Vandel said that West Nile virus had been found in the blood of both pheasants and grouse. He also noted that two prairie chickens that had been fitted with radio tracking devices for a study on the Fort Pierre National Grasslands had died, and subsequent tests showed the virus in their blood. Both Wyoming and Montana have reported cases of the virus in sage grouse populations.

"We have been closely monitoring for the presence of this virus in wild game birds, and it is very important for scientific testing that a sick bird be picked up while still alive or recently killed. If any decomposition sets in, testing becomes very difficult."
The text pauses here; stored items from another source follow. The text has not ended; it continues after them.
## job 101
## processor_main
module processor_main(
		input  clk, reset_n,                       
		input  [31:0] dmem_datain, 
		input  [31:0] imem_data,                   
		output [31:0] dmem_addr, dmem_dataout, PC,
		output dmem_rw, io_rw
   );
Settings: LEC_CHECK=0, CAP_MARGIN=20, CORE_MARGIN=2, CORE_UTILIZATION=9, SLEW_MARGIN=20; clock period 17.5 ns.
run.sh (not shown) runs the stock make flow with config.mk's settings and CLKGATE_MAP_FILE=.
The inputs of job 102 differ from those of job 101 as listed below.
Settings: CTS_CLUSTER_SIZE newly set to 98; CORE_UTILIZATION changed from 9 to 68; ABC_AREA newly set to 1; the clock period (ns, I/O delays scaled along) changed from 17.5 to 5.91.
Findings:
Status: job 102 FAILED at 5_1_grt (tool error). In job 102, the total cell area at the placement stage came out 7900 sq um below the value in job 101. Summary of job 102 over job 101: synthesized-area fraction occupied by adder cells closely matched the old numbers; die size decreased by 750000 sq um relative to the old numbers; synthesized cell area increased by about 2.2% relative to the old numbers. Job 102: post-synthesis share of cell area spent on and, or, nand and nor gates higher than job 101. Note that the x dimension of the die recorded for job 101 amounts to 2.7 times the value seen in job 102. As far as buffer levels on the longest clock path goes, job 101 and job 102 are indistinguishable; the numbers are identical. Job 102: yosys stat chip area is 2.2% higher than what job 101 reported. Job 102 against job 101: worst slack after detailed placement down 6800 ps, multiplexer fraction of the synthesized cell area down 24 points.
The following lists how job 103 was set up differently from job 102:
Settings: SETUP_SLACK_MARGIN: unset -> 2.27; ABC_AREA: 1 -> unset; CORE_UTILIZATION: 68 -> 40; CTS_CLUSTER_SIZE: 98 -> unset; the clock period (ns, I/O delays scaled along): 5.91 -> 10.2.
--- outcome ---
- Reported for job 102 and job 103, count of boundary I/O pins turned out identical to the last digit.
- Job 103 finished every step from synthesis to the final layout, and the layout passed the timing, design-rule and antenna checks.
- The main logic family after synthesis comes out AND-OR/OR-AND gates in one run and multiplexers in the other, namely in job 102 and job 103 respectively.
- Summary of job 103 over job 102: sequential area share after synthesis rose 1.2 points, post-synthesis average cell area now sits higher, area after detailed placement fell by about 3%, instance tally after logic synthesis down about 40%.
- Going from job 102 to job 103, area after synthesis went down by 1700 sq um; worst setup slack before clock tree synthesis went up by 1740 ps; synthesized chip area reported by yosys went down by about 2.1%; die area went up by 78000 sq um.
What job 104 does differently from job 103 at the input level:
Settings: CORE_UTILIZATION: 40 -> 56; SETUP_SLACK_MARGIN: 2.27 -> unset.
### Flow results
Power for job 104: 1.1% down relative to job 103. Compared with job 103, in job 104 cell area after layout now smaller; HPWL reported at the end of detailed placement now smaller; portion of the layout cell area used by clock cells comparable; cell depth of the worst setup path now larger. Of job 104 and job 103, it is job 104 that has the higher utilization. Looking at global-route usage across job 103 and job 104, the one that comes out higher is job 104. From job 103 to job 104 the numbers moved as follows: portion of total power attributed to combinational logic shows a reduction of 0.4 points; combinational gate count was more or less identical.

* * *

Starting RTL as in the previous note.
clock: 11.0 ns
lec_check: 0
cap_margin: 25
core_aspect_ratio: 1.34
core_margin: 2
core_utilization: 34
hold_slack_margin: 0.01
max_routing_layer: met5
place_density: 0.68
setup_slack_margin: -0.58
slew_margin: 40
tns_end_percent: 45
Rerun with:
==> flow/config.mk (replaced) <==
export PLATFORM = sky130hd
export DESIGN_NAME = processor_main
export DESIGN_NICKNAME = processor_main
export VERILOG_FILES = /design/flow/design.v
export SDC_FILE = /design/flow/constraint.sdc
export NUM_CORES = 4
export LEC_CHECK = 0
export CAP_MARGIN = 20
export CORE_MARGIN = 2
export CORE_UTILIZATION = 51
export SLEW_MARGIN = 20
==> flow/constraint.sdc (replaced) <==
create_clock -name core_clock -period 5.74 [get_ports {clk}]
set_input_delay 1.1480 -clock core_clock [delete_from_list [all_inputs] [get_ports {clk}]]
set_output_delay 1.1480 -clock core_clock [all_outputs]
set_load 0.01 [all_outputs]
After rerunning: The changed run reached the layout checks and failed them: negative setup slack; sequential share of layout area drops by 3.0 points; final area climbs by 6.9%; count of clock-buffer cells in the layout climbs by 1; non-clock buffer count climbs by 682; critical path depth climbs by 3; worst hold slack stays flat; total power climbs by about 100%; synthesized cell count is unchanged; utilization climbs by 25 points; via count climbs by 3.8%; setup slack gets worse by 2.9 ns.

* * *

## before
Starting RTL as in the previous note.
## processor_main
module processor_main(
		input  clk, reset_n,                       
		input  [31:0] dmem_datain, 
		input  [31:0] imem_data,                   
		output [31:0] dmem_addr, dmem_dataout, PC,
		output dmem_rw, io_rw
   );
export LEC_CHECK = 0
export CAP_MARGIN = 20
export CORE_MARGIN = 2
export CORE_UTILIZATION = 70
export CTS_CLUSTER_DIAMETER = 34
export CTS_CLUSTER_SIZE = 21
export MAX_ROUTING_LAYER = met4
export SETUP_SLACK_MARGIN = 0.99
export SLEW_MARGIN = 20
create_clock -name core_clock -period 7.11 [get_ports {clk}]
For before, the flow was terminated by a tool error in 5_1_grt and produced no final design.
> inputs changed (before -> after)
--- a/flow/config.mk
+++ b/flow/config.mk
@@ -10,6 +10,3 @@
 export CORE_UTILIZATION = 70
-export CTS_CLUSTER_DIAMETER = 34
-export CTS_CLUSTER_SIZE = 21
-export MAX_ROUTING_LAYER = met4
-export SETUP_SLACK_MARGIN = 0.99
+export CTS_CLUSTER_SIZE = 35
 export SLEW_MARGIN = 20
==> flow/constraint.sdc <==
create_clock -name core_clock -period 5.7 [get_ports {clk}]
set_input_delay 1.1400 -clock core_clock [delete_from_list [all_inputs] [get_ports {clk}]]
set_output_delay 1.1400 -clock core_clock [all_outputs]
set_load 0.01 [all_outputs]
Diff before..after | number of top-level pins | unchanged
The run showing the greater number of placed instances, taps included is after.
after against before: number of buffers added for setup after CTS -about 12%; final weighted congestion in routability-driven placement fell 2.7%.
after against before: detailed placer's ending HPWL shows an increase of about 5%; number of enable flip-flop cells about even; share of synthesized registers carrying an async set or reset about even; area share of and-or/or-and cells after synthesis held; number of buffers on the longest clock path held.
The flow ended early for after: it failed with a tool error in 5_1_grt.
before -> after: area of the synthesized netlist per yosys stat delta 0, exact match

* * *

Starting RTL as in the previous note.
export LEC_CHECK = 0
export ABC_AREA = 1
export CAP_MARGIN = 0
export CORE_MARGIN = 2
export CORE_UTILIZATION = 72
export CTS_CLUSTER_DIAMETER = 267
export CTS_CLUSTER_SIZE = 98
export SETUP_SLACK_MARGIN = 1.28
export SLEW_MARGIN = 20
export TNS_END_PERCENT = 40
create_clock -name core_clock -period 4.65 [get_ports {clk}]
The baseline stopped in 5_1_grt on GRT-0116.
Rerun with:
Settings changed: ABC_AREA 1 to default, CAP_MARGIN 0 to 20, CORE_UTILIZATION 72 to 40, CTS_CLUSTER_DIAMETER 267 to default, CTS_CLUSTER_SIZE 98 to default, SETUP_SLACK_MARGIN 1.28 to default, TNS_END_PERCENT 40 to default.
Clock period 4.65 ns to 10.7 ns, I/O delays scaled along.
Effect: This time the run ran to the end with no violations; synthesized area falls by 2.1%; die area rises by 75%; synthesized cell count falls by 42%.
Rerun with:
Settings changed: CORE_UTILIZATION 40 to 65, CTS_CLUSTER_SIZE from default to 42, HOLD_SLACK_MARGIN from default to 0.28.
Clock period 10.7 ns to 5.7 ns, I/O delays scaled along.
The new run ended with an error in 5_1_grt (GRT-0232). Die area shrinks by well over a third. Synthesized cell count is unchanged. Area after synthesis is unchanged.

* * *

Starting RTL as in the previous note.
## processor_main
module processor_main(
		input  clk, reset_n,                       
		input  [31:0] dmem_datain, 
		input  [31:0] imem_data,                   
		output [31:0] dmem_addr, dmem_dataout, PC,
		output dmem_rw, io_rw
   );
==> flow/config.mk <==
export PLATFORM = sky130hd
export DESIGN_NAME = processor_main
export DESIGN_NICKNAME = processor_main
export VERILOG_FILES = /design/flow/design.v
export SDC_FILE = /design/flow/constraint.sdc
export NUM_CORES = 4
export LEC_CHECK = 0
export CAP_MARGIN = 20
export CORE_ASPECT_RATIO = 1.16
export CORE_MARGIN = 2
export CORE_UTILIZATION = 72
export CTS_CLUSTER_DIAMETER = 381
export CTS_CLUSTER_SIZE = 12
export MAX_ROUTING_LAYER = met4
export PLACE_DENSITY = 0.66
export SETUP_SLACK_MARGIN = 1.88
export SLEW_MARGIN = 20
export TNS_END_PERCENT = 95
==> flow/constraint.sdc <==
create_clock -name core_clock -period 14.4 [get_ports {clk}]
set_input_delay 2.8800 -clock core_clock [delete_from_list [all_inputs] [get_ports {clk}]]
set_output_delay 2.8800 -clock core_clock [all_outputs]
set_load 0.01 [all_outputs]
The first run never finished: it broke off in global routing.
Edit:
- CORE_UTILIZATION: 72 -> 58
- CTS_CLUSTER_DIAMETER: 381 -> default
- MAX_ROUTING_LAYER: met4 -> default
- PLACE_DENSITY: 0.66 -> 0.64
- SETUP_SLACK_MARGIN: 1.88 -> default
- clock period: 14.4 -> 13.9 ns (I/O delays scaled with it)
Now the flow passed the timing, design-rule and antenna checks; die area rose by 24%; synthesized area does not change; synthesized cell count is unchanged.
Edit:
- CORE_UTILIZATION: 58 -> 72
- CTS_CLUSTER_DIAMETER: default -> 97
- MAX_ROUTING_LAYER: default -> met4
- PLACE_DENSITY: 0.64 -> 0.66
- clock period: 13.9 -> 14.4 ns (I/O delays scaled with it)
Outcome: The changed run died in global routing with GRT-0228; area after synthesis does not change; die area falls by about a fifth; synthesized cell count does not change.
Edit:
- CORE_ASPECT_RATIO: 1.16 -> default
- CORE_UTILIZATION: 72 -> 40
- CTS_CLUSTER_DIAMETER: 97 -> default
- CTS_CLUSTER_SIZE: 12 -> default
- MAX_ROUTING_LAYER: met4 -> default
- PLACE_DENSITY: 0.66 -> default
- TNS_END_PERCENT: 95 -> default
- clock period: 14.4 -> 10.2 ns (I/O delays scaled with it)
=>
- The changed run went through all stages and came out clean
- area after synthesis does not change
- die size climbs by well over a third
- synthesized cell count stays the same

* * *

== run A ==
Starting RTL as in the previous note.
Settings: LEC_CHECK=0, ABC_AREA=1, CAP_MARGIN=20, CORE_ASPECT_RATIO=0.5, CORE_MARGIN=2, CORE_UTILIZATION=72, CTS_CLUSTER_DIAMETER=378, CTS_CLUSTER_SIZE=98, PLACE_DENSITY=0.4, SETUP_SLACK_MARGIN=0.83, SLEW_MARGIN=20, TNS_END_PERCENT=10; clock period 5.76 ns.
Run A never completed; the flow aborted with a tool error in global routing.
diff inputs: run A => run B
==> flow/config.mk <==
export PLATFORM = sky130hd
export DESIGN_NAME = processor_main
export DESIGN_NICKNAME = processor_main
export VERILOG_FILES = /design/flow/design.v
export SDC_FILE = /design/flow/constraint.sdc
export NUM_CORES = 4
export LEC_CHECK = 0
export CAP_MARGIN = 20
export CORE_MARGIN = 2
export CORE_UTILIZATION = 40
export SLEW_MARGIN = 20
==> flow/constraint.sdc <==
create_clock -name core_clock -period 11.0 [get_ports {clk}]
set_input_delay 2.2000 -clock core_clock [delete_from_list [all_inputs] [get_ports {clk}]]
set_output_delay 2.2000 -clock core_clock [all_outputs]
set_load 0.01 [all_outputs]
## What came out
Summary of run B over run A: yosys stat chip area went down. Run B reached the final stage; the timing, design-rule and antenna checks on its layout passed. Status: number of enable-type register cells in the synthesized netlist parity (run B, run A).
## Diff of input files: run C against run B
--- a/flow/config.mk
+++ b/flow/config.mk
@@ -7,5 +7,8 @@
 export LEC_CHECK = 0
-export CAP_MARGIN = 20
+export CAP_MARGIN = 25
+export CORE_ASPECT_RATIO = 1.34
 export CORE_MARGIN = 2
-export CORE_UTILIZATION = 40
-export SLEW_MARGIN = 20
+export CORE_UTILIZATION = 23
+export SETUP_SLACK_MARGIN = -0.58
+export SLEW_MARGIN = 40
+export TNS_END_PERCENT = 45
[summary]
- Sort run C and run B by number of vias per cell, ascending, and run C comes first.
- [compare] base=run B new=run C: clock-buffer cell count decreased by about 12% relative to the old numbers, average routed wire per standard cell went down by 15%.
- Run C: no failed stages, no open violations at the end
- Per the comparison of run C with run B, cell count after synthesis barely changed; number of antenna violations at the first check in global routing climbed about 54%; via count of the first global-routing pass climbed 3.5%.
- [compare] base=run B new=run C: post-route standard cell area excluding fillers +0.0028 mm²; global-route usage went down; fill cell instance count of the final layout rose by 100%.
- Delta (run C minus run B): post-route clock period utilization now smaller, power fell by about 2%.
Edits applied to the flow inputs when going from run C to run D:
--- a/flow/config.mk
+++ b/flow/config.mk
@@ -7,8 +7,5 @@
 export LEC_CHECK = 0
-export CAP_MARGIN = 25
-export CORE_ASPECT_RATIO = 1.34
+export CAP_MARGIN = 20
 export CORE_MARGIN = 2
-export CORE_UTILIZATION = 23
-export SETUP_SLACK_MARGIN = -0.58
-export SLEW_MARGIN = 40
-export TNS_END_PERCENT = 45
+export CORE_UTILIZATION = 65
+export SLEW_MARGIN = 20
==> flow/constraint.sdc <==
create_clock -name core_clock -period 7.3 [get_ports {clk}]
set_input_delay 1.4600 -clock core_clock [delete_from_list [all_inputs] [get_ports {clk}]]
set_output_delay 1.4600 -clock core_clock [all_outputs]
set_load 0.01 [all_outputs]
Results
- What ended run D was a tool error in global routing; the run never finished.
- Looking at number of buffers on the longest clock path, run D sits 1 below run C.
- Floorplan utilization for run D: 42 points up relative to run C
- [compare] base=run C new=run D: area of the core moved down; number of cell rows has decreased.
- Re count of unique library cells instantiated by Yosys: no difference whatsoever between run D and run C.
- Lower final weighted congestion in routability-driven placement goes to run C over run D.
- Comparing run C and run D, number of buffers created by CTS is higher on run D.
The inputs of run E differ from those of run D as listed below.
--- a/flow/config.mk
+++ b/flow/config.mk
@@ -9,3 +9,5 @@
 export CORE_MARGIN = 2
-export CORE_UTILIZATION = 65
+export CORE_UTILIZATION = 66
+export CTS_CLUSTER_DIAMETER = 227
+export CTS_CLUSTER_SIZE = 42
 export SLEW_MARGIN = 20
==> flow/constraint.sdc <==
create_clock -name core_clock -period 5.67 [get_ports {clk}]
set_input_delay 1.1340 -clock core_clock [delete_from_list [all_inputs] [get_ports {clk}]]
set_output_delay 1.1340 -clock core_clock [all_outputs]
set_load 0.01 [all_outputs]
Run E did not finish: a tool error stopped it during global routing.
In the tables for run E and run D, number of cells in the design after placement reads higher with run E.
Area enclosed by the die boundary, run E and run D: larger value in run D
| H-tree depth | higher: run D |
Diff run D -> run E | minimum setup slack after placement | decrease of 1.23 ns

* * *

Starting RTL as in the previous note.
Settings: LEC_CHECK=0, CAP_MARGIN=20, CORE_ASPECT_RATIO=1.16, CORE_MARGIN=2, CORE_UTILIZATION=66, CTS_CLUSTER_DIAMETER=260, CTS_CLUSTER_SIZE=48, HOLD_SLACK_MARGIN=0.29, SLEW_MARGIN=20, TNS_END_PERCENT=95; clock period 5.67 ns.
The baseline stopped in global routing (5_1_grt).
Change:
ABC_AREA = 1   (was unset)
CORE_ASPECT_RATIO = unset   (was 1.16)
CORE_UTILIZATION = 58   (was 66)
CTS_CLUSTER_DIAMETER = unset   (was 260)
CTS_CLUSTER_SIZE = 64   (was 48)
HOLD_SLACK_MARGIN = unset   (was 0.29)
SETUP_SLACK_MARGIN = 1.47   (was unset)
TNS_END_PERCENT = unset   (was 95)
=> The new run produced a layout that fails on negative setup slack. Die area climbs by about a fifth. Synthesized cell count climbs by well over a third. Synthesized area increases by a few percent.
Change:
ABC_AREA = unset   (was 1)
CORE_UTILIZATION = 66   (was 58)
CTS_CLUSTER_SIZE = 53   (was 64)
SETUP_SLACK_MARGIN = 1.46   (was 1.47)
Effect: This time the run aborted during global routing (5_1_grt). Synthesized area came out lower by 2.1%. Synthesized cell count came out lower by 42%. Die area came out lower by 14%.
Change:
CORE_UTILIZATION = 70   (was 66)
CTS_CLUSTER_DIAMETER = 202   (was unset)
CTS_CLUSTER_SIZE = 36   (was 53)
SETUP_SLACK_MARGIN = unset   (was 1.46)
The changed run stopped in global routing (5_1_grt) with GRT-0116. Synthesized cell count is unchanged. Synthesized area stays the same. Die area is lower by about 5.6%.

* * *

## lane 1
processor_main again, from the RTL that the note above started with.
clock: 5.97 ns
lec_check: 0
abc_area: 1
cap_margin: 20
core_margin: 2
core_utilization: 72
cts_cluster_diameter: 366
cts_cluster_size: 95
setup_slack_margin: 0.88
slew_margin: 20
Run status, lane 1: aborted in global routing, error GRT-0232
diff inputs: lane 1 => lane 2
# lane 1
export LEC_CHECK = 0
export ABC_AREA = 1
export CAP_MARGIN = 20
export CORE_MARGIN = 2
export CORE_UTILIZATION = 72
export CTS_CLUSTER_DIAMETER = 366
export CTS_CLUSTER_SIZE = 95
export SETUP_SLACK_MARGIN = 0.88
export SLEW_MARGIN = 20
create_clock -name core_clock -period 5.97 [get_ports {clk}]
# lane 2
export LEC_CHECK = 0
export ABC_AREA = 1
export CAP_MARGIN = 20
export CORE_MARGIN = 2
export CORE_UTILIZATION = 72
export CTS_CLUSTER_DIAMETER = 366
export CTS_CLUSTER_SIZE = 10
export PLACE_DENSITY_LB_ADDON = 0.03
export SLEW_MARGIN = 20
create_clock -name core_clock -period 5.97 [get_ports {clk}]
==> results <==
- Lane 2: GRT-0116 in global routing -> run aborted
- From lane 1 to lane 2, total die area did not move at all.
- Going from lane 1 to lane 2, arithmetic-cell share of the synthesized area counting full adders, half adders and majority gates shows no meaningful change, post-placement cell count shows no meaningful change.
Inputs modified between lane 2 and lane 3:
# lane 2
export LEC_CHECK = 0
export ABC_AREA = 1
export CAP_MARGIN = 20
export CORE_MARGIN = 2
export CORE_UTILIZATION = 72
export CTS_CLUSTER_DIAMETER = 366
export CTS_CLUSTER_SIZE = 10
export PLACE_DENSITY_LB_ADDON = 0.03
export SLEW_MARGIN = 20
create_clock -name core_clock -period 5.97 [get_ports {clk}]
# lane 3
export LEC_CHECK = 0
export ABC_AREA = 1
export CAP_MARGIN = 20
export CORE_MARGIN = 2
export CORE_UTILIZATION = 72
export CTS_CLUSTER_SIZE = 10
export HOLD_SLACK_MARGIN = 0.29
export SETUP_SLACK_MARGIN = 1.28
export SLEW_MARGIN = 20
export TNS_END_PERCENT = 40
create_clock -name core_clock -period 4.65 [get_ports {clk}]
Against lane 2 as the reference, lane 3 delivers a lower global placement routability congestion.
Tool error DPL-0033 stopped lane 3 during clock tree synthesis; no final results.
Seen in the log of lane 2: GRT-0116 during global routing, after which the run never completed.
Taking lane 2 as the reference, in lane 3 cell count after placement picked up an extra 3.5%; post-synthesis xor/xnor area fraction held steady.
Where post-placement worst setup slack is concerned, lane 2 is better than lane 3.
Lane 3 -> lane 2: starting utilization of the core area delta 0, exact match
"Since sick or dead wild pheasants are very difficult to find, where we are most likely to first observe West Nile Virus is with birds in a pen-reared situation. Most commercial pheasant facilities will now have their birds located outside in flight pens. Pen reared birds still require daily attention, and if they become infected with the West Nile Virus, hopefully the caretaker will notice and report the sick bird." Vandel encourages individuals who encounters sickly birds, whether wild or pen-raised, to contact a GFP office or a conservation officer.

Vandel also encouraged hunters to take normal precautions when cleaning game birds. "It may be possible to transfer the West Nile virus from the blood of a game bird through an open wound or sore on a hunter. Therefore, it is always good advice for hunters to wear rubber gloves and wash their hands and cleaning equipment with a disinfectant immediately after cleaning their birds."

Health officials have not found evidence that West Nile virus can be transmitted to humans by ingestion of properly cooked game bird meat, but hunters are advised not to eat the meat of game animals that appear sickly.